## TASK OBJECTIVE
In the records that follow, find the line with "ys_seq_area_frac = 0.367"; from there, retype every line exactly through the line with "[global_routing]", which also belongs to the answer.

Collected data entries
######

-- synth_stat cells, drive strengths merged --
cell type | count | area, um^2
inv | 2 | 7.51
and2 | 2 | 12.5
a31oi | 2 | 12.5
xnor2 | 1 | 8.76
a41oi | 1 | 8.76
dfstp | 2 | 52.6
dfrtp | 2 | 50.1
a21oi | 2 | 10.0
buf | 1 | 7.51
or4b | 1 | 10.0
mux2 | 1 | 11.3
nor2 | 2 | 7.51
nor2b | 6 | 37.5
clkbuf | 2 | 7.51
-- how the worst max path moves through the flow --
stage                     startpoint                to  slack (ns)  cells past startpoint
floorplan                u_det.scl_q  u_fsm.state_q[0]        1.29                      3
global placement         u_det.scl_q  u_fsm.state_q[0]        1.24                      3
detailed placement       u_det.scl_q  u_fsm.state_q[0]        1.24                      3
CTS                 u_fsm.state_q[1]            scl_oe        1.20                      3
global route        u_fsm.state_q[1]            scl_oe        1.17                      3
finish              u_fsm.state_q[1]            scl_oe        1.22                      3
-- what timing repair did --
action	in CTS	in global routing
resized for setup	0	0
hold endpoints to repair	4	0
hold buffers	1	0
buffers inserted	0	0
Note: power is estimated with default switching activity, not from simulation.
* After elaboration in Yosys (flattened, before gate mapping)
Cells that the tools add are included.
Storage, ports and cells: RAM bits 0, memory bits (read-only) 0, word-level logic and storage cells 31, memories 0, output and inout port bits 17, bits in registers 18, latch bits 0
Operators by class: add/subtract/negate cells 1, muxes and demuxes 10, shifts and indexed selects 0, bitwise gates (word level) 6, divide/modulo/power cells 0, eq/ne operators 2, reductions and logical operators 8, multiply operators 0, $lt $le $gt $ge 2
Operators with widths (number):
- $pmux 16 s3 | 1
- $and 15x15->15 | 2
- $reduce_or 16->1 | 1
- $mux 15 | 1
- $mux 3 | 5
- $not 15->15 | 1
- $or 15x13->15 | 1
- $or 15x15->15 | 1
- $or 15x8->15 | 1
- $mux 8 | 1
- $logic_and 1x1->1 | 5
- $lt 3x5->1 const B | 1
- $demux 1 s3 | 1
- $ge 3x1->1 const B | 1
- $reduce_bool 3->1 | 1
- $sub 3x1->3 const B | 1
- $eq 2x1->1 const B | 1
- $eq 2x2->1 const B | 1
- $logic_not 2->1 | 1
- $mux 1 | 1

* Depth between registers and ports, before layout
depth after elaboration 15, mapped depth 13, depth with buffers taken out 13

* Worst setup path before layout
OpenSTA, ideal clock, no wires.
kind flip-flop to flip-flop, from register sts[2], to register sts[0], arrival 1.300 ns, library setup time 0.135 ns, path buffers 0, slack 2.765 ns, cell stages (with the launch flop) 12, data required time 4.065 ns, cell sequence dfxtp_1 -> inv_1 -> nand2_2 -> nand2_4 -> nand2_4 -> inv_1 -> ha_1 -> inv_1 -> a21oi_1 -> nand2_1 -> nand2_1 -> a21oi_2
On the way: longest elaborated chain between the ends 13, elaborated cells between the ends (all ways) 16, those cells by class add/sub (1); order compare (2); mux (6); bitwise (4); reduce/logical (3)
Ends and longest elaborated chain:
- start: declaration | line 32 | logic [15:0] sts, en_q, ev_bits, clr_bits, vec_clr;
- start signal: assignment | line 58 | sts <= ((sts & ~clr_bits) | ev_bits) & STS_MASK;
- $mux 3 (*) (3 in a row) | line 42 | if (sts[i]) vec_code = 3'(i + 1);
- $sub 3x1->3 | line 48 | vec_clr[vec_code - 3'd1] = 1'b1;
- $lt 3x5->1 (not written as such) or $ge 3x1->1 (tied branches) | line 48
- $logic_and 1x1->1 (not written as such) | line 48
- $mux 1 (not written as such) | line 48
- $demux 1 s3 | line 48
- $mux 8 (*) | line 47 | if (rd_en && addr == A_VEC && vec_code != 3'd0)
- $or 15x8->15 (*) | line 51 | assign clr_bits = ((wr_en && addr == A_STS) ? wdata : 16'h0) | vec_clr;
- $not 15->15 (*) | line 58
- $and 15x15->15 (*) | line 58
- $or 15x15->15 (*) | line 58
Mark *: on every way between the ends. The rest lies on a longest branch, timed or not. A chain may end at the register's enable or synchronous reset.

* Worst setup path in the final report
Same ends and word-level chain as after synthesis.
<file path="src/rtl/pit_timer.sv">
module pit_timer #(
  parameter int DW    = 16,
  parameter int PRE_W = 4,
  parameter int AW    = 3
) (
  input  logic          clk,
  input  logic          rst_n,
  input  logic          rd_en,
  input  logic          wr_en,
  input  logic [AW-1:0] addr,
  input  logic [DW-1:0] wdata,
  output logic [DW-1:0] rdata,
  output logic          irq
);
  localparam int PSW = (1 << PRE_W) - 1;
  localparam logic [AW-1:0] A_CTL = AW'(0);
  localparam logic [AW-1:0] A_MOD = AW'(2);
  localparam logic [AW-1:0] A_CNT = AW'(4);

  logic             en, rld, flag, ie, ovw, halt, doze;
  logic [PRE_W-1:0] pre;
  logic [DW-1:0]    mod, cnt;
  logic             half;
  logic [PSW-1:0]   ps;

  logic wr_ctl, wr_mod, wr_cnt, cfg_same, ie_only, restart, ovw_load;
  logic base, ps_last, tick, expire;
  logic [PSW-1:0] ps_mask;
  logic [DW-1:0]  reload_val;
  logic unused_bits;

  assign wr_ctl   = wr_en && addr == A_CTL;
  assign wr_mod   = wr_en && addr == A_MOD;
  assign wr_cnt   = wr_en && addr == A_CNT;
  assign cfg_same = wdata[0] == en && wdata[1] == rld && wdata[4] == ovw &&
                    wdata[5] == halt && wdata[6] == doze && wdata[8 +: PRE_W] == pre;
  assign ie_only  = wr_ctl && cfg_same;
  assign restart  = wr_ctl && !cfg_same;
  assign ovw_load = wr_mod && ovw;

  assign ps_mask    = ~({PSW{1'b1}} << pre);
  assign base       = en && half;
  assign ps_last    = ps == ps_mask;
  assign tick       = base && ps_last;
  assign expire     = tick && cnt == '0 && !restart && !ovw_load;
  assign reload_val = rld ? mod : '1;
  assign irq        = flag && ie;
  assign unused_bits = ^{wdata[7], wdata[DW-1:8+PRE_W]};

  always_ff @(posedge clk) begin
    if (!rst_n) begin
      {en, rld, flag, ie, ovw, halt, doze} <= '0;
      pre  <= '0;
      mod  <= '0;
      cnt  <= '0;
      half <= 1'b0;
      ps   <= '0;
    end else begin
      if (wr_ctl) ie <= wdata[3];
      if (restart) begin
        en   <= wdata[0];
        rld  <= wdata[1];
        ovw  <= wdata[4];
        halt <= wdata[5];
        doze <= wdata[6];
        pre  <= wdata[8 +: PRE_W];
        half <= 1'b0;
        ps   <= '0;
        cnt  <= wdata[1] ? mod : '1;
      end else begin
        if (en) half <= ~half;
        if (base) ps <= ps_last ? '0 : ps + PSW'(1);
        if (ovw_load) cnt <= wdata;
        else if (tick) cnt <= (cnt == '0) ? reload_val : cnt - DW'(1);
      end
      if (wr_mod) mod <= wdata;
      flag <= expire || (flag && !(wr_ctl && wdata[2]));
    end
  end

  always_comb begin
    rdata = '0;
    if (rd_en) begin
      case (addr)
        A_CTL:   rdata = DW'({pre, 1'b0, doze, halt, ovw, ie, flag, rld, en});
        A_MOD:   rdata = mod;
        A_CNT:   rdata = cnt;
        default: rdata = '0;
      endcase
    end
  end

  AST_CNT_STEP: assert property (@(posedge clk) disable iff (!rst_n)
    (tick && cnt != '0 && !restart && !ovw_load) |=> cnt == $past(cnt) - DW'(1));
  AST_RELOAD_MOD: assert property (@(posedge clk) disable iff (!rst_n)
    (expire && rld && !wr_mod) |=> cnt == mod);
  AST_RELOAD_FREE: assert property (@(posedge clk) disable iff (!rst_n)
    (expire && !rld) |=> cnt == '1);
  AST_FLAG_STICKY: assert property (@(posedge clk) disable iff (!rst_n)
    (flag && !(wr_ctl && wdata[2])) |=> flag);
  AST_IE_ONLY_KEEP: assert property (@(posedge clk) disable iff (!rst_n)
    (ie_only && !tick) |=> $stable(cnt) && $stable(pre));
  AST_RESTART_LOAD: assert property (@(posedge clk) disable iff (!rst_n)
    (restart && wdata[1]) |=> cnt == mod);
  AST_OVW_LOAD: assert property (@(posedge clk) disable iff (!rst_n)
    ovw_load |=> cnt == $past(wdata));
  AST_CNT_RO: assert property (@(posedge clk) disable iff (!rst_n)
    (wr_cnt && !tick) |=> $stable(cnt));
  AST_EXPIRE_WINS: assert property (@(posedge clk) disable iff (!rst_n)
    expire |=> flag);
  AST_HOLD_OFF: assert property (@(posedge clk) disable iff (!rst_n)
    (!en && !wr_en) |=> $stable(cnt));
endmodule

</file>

######

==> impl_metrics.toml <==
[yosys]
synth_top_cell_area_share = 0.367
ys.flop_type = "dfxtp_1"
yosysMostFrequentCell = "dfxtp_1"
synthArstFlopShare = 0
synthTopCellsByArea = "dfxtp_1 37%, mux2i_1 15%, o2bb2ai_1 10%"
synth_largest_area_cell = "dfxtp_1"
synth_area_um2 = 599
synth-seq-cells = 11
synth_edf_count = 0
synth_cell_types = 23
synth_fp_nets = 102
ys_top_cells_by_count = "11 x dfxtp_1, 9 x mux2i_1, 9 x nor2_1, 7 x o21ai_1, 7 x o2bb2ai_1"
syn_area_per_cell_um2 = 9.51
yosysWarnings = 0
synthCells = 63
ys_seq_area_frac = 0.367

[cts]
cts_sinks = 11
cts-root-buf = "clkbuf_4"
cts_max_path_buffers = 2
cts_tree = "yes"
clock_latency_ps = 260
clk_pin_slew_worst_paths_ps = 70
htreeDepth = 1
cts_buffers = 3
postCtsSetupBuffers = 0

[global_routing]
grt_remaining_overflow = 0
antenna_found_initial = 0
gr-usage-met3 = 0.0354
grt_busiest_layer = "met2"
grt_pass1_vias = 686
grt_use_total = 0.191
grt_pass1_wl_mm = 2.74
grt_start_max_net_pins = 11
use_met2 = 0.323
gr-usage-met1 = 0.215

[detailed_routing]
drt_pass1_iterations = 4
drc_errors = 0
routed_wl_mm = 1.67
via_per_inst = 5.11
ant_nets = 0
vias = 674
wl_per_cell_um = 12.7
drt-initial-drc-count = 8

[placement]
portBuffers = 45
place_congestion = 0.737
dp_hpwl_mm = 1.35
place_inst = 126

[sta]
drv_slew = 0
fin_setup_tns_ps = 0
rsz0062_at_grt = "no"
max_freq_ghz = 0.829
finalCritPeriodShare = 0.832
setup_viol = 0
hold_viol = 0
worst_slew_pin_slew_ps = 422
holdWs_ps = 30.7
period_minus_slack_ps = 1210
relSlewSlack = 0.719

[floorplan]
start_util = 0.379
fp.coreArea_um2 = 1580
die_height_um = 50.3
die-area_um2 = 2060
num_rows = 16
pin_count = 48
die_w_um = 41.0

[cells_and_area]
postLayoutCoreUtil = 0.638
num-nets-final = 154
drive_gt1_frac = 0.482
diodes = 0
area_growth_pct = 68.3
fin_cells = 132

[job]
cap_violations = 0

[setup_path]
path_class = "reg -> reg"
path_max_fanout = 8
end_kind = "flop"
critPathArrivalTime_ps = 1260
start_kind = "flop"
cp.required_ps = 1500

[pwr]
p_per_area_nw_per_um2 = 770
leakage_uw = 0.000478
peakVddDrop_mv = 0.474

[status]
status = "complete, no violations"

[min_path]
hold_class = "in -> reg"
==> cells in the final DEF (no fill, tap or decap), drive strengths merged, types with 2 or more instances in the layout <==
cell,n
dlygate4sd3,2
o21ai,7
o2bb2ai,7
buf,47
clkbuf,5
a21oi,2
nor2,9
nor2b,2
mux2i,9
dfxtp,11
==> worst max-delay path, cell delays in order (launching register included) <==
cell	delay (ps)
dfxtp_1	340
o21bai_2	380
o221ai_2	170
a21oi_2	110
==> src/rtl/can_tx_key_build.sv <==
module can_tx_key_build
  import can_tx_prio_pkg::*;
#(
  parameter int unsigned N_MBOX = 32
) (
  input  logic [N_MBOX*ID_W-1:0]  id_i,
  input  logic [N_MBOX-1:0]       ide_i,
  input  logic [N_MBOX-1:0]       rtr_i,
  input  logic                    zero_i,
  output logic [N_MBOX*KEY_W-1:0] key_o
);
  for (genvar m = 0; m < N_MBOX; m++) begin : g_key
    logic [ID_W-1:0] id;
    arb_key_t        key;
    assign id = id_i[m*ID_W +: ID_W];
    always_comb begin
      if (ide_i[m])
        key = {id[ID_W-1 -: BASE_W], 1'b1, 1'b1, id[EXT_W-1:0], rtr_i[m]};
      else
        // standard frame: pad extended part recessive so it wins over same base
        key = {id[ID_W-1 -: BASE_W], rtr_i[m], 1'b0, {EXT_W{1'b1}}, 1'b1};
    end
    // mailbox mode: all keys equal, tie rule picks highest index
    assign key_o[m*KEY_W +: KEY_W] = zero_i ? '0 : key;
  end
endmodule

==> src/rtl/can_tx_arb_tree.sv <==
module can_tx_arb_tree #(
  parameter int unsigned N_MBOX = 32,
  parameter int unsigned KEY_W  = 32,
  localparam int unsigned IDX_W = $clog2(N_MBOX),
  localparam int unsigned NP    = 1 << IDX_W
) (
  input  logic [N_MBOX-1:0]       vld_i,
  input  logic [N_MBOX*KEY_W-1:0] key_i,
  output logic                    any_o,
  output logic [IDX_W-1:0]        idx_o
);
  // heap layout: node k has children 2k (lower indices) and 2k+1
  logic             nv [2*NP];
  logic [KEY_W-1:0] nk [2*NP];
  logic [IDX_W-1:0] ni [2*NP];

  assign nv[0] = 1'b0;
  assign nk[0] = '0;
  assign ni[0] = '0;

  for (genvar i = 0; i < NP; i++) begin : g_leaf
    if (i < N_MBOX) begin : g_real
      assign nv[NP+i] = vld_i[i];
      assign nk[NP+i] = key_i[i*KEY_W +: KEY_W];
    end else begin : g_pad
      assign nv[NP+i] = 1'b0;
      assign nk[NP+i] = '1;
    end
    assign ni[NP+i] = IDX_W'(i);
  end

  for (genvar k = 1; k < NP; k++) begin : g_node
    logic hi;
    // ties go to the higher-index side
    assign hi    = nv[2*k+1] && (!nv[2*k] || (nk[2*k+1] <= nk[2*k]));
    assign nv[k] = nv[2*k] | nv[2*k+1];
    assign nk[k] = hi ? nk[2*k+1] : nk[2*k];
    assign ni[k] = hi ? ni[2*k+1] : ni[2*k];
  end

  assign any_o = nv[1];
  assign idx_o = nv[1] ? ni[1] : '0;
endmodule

######

## ANSWER SPACE
ys_seq_area_frac = 0.367

[cts]
cts_sinks = 11
cts-root-buf = "clkbuf_4"
cts_max_path_buffers = 2
cts_tree = "yes"
clock_latency_ps = 260
clk_pin_slew_worst_paths_ps = 70
htreeDepth = 1
cts_buffers = 3
postCtsSetupBuffers = 0

[global_routing]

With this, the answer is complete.